START DATA IN THIS EXERCISE

Context: an optimization exercise on an open-source flow, tuned for small area, a short achievable clock period and few clock cycles per item. The choices shown serve that exercise and are no tape-out recipe. Function was checked by simulation only, so behaviour that the tests miss may differ from the original. Power and IR drop assume default switching activity.

===== run.sh =====
#!/bin/bash
# synth_recipe.tcl (not shown) runs the flow's synth.tcl, then flattens the netlist and writes it again
# the make line also repeats each setting of config.mk as NAME=value (left out here)
make -C /OpenROAD-flow-scripts/flow DESIGN_CONFIG=/design/flow/config.mk WORK_HOME=/design/flow/orfs CLKGATE_MAP_FILE= SYNTH_SCRIPT=/design/flow/synth_recipe.tcl finish

===== constraint.sdc =====
create_clock -name core_clock -period 8.0 [get_ports {clk}]
set_input_delay 1.6000 -clock core_clock [delete_from_list [all_inputs] [get_ports {clk}]]
set_output_delay 1.6000 -clock core_clock [all_outputs]
set_load 0.01 [all_outputs]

END DATA IN THIS EXERCISE

_TASK ITEM_
With the line containing "set_input_delay 1.6000 -clock" as the first and the last line of the data as the final one, copy every line between them exactly, those two included.

_RESULT OF THIS TASK_
set_input_delay 1.6000 -clock core_clock [delete_from_list [all_inputs] [get_ports {clk}]]
set_output_delay 1.6000 -clock core_clock [all_outputs]
set_load 0.01 [all_outputs]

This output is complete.